EXERCISE GOAL> Quote the lines below exactly, from the one that holds "No activity file" through the final line of the records, and only those.
»»
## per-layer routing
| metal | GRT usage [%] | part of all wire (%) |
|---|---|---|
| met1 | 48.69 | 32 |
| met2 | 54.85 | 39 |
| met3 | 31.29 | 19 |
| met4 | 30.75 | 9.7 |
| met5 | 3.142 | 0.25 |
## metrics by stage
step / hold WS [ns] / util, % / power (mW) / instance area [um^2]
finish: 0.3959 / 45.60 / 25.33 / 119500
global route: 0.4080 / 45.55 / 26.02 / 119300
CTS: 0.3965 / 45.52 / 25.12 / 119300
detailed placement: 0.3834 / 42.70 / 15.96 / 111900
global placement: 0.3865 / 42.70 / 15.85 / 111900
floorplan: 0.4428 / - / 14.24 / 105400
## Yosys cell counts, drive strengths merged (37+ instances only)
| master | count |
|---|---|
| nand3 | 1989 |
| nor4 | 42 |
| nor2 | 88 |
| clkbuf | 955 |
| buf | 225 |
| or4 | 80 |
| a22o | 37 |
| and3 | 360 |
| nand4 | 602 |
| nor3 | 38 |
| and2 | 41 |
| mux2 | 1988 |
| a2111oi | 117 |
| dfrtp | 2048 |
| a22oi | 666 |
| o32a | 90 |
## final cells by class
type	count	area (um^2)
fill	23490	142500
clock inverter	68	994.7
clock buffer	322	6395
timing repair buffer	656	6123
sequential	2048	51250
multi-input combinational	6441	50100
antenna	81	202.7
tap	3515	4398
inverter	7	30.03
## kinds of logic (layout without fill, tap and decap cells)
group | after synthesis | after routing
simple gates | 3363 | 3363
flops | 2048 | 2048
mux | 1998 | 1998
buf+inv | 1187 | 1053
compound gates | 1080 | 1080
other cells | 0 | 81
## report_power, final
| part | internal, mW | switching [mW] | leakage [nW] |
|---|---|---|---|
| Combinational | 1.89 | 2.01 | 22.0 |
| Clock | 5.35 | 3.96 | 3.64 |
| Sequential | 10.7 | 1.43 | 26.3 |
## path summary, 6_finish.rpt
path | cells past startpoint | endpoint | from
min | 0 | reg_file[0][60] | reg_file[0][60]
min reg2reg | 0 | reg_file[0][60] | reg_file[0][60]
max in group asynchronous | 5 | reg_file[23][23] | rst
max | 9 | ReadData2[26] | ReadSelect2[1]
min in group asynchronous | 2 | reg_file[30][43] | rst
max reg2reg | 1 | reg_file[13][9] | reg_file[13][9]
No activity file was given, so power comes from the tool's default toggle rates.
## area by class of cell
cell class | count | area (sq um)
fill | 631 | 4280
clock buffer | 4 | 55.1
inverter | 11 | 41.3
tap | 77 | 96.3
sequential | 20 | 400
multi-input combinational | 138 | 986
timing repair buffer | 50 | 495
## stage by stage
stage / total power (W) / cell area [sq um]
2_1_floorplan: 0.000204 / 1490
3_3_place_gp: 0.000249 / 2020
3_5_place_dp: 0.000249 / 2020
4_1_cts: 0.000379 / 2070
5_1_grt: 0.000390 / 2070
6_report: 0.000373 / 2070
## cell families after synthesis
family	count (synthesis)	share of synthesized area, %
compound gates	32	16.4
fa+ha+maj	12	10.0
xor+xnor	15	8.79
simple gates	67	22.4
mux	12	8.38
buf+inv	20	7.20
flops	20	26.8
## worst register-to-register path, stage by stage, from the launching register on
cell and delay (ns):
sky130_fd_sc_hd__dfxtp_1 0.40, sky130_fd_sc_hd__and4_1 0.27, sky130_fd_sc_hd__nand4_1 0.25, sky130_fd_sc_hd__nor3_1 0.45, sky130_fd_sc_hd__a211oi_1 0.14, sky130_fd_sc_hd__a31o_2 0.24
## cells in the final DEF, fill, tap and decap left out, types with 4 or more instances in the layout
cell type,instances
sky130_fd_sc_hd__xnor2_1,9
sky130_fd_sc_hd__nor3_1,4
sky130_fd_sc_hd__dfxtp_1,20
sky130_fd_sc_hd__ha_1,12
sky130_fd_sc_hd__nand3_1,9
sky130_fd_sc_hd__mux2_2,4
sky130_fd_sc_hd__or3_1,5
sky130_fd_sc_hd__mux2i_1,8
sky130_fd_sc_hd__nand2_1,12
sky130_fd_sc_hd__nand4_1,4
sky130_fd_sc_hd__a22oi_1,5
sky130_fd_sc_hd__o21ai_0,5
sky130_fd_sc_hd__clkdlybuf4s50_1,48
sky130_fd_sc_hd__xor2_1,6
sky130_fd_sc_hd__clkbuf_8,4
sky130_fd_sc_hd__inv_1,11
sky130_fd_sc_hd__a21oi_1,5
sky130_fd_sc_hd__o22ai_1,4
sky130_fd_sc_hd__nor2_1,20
««
EXERCISE RESPONSE>
No activity file was given, so power comes from the tool's default toggle rates.
## area by class of cell
cell class | count | area (sq um)
fill | 631 | 4280
clock buffer | 4 | 55.1
inverter | 11 | 41.3
tap | 77 | 96.3
sequential | 20 | 400
multi-input combinational | 138 | 986
timing repair buffer | 50 | 495
## stage by stage
stage / total power (W) / cell area [sq um]
2_1_floorplan: 0.000204 / 1490
3_3_place_gp: 0.000249 / 2020
3_5_place_dp: 0.000249 / 2020
4_1_cts: 0.000379 / 2070
5_1_grt: 0.000390 / 2070
6_report: 0.000373 / 2070
## cell families after synthesis
family	count (synthesis)	share of synthesized area, %
compound gates	32	16.4
fa+ha+maj	12	10.0
xor+xnor	15	8.79
simple gates	67	22.4
mux	12	8.38
buf+inv	20	7.20
flops	20	26.8
## worst register-to-register path, stage by stage, from the launching register on
cell and delay (ns):
sky130_fd_sc_hd__dfxtp_1 0.40, sky130_fd_sc_hd__and4_1 0.27, sky130_fd_sc_hd__nand4_1 0.25, sky130_fd_sc_hd__nor3_1 0.45, sky130_fd_sc_hd__a211oi_1 0.14, sky130_fd_sc_hd__a31o_2 0.24
## cells in the final DEF, fill, tap and decap left out, types with 4 or more instances in the layout
cell type,instances
sky130_fd_sc_hd__xnor2_1,9
sky130_fd_sc_hd__nor3_1,4
sky130_fd_sc_hd__dfxtp_1,20
sky130_fd_sc_hd__ha_1,12
sky130_fd_sc_hd__nand3_1,9
sky130_fd_sc_hd__mux2_2,4
sky130_fd_sc_hd__or3_1,5
sky130_fd_sc_hd__mux2i_1,8
sky130_fd_sc_hd__nand2_1,12
sky130_fd_sc_hd__nand4_1,4
sky130_fd_sc_hd__a22oi_1,5
sky130_fd_sc_hd__o21ai_0,5
sky130_fd_sc_hd__clkdlybuf4s50_1,48
sky130_fd_sc_hd__xor2_1,6
sky130_fd_sc_hd__clkbuf_8,4
sky130_fd_sc_hd__inv_1,11
sky130_fd_sc_hd__a21oi_1,5
sky130_fd_sc_hd__o22ai_1,4
sky130_fd_sc_hd__nor2_1,20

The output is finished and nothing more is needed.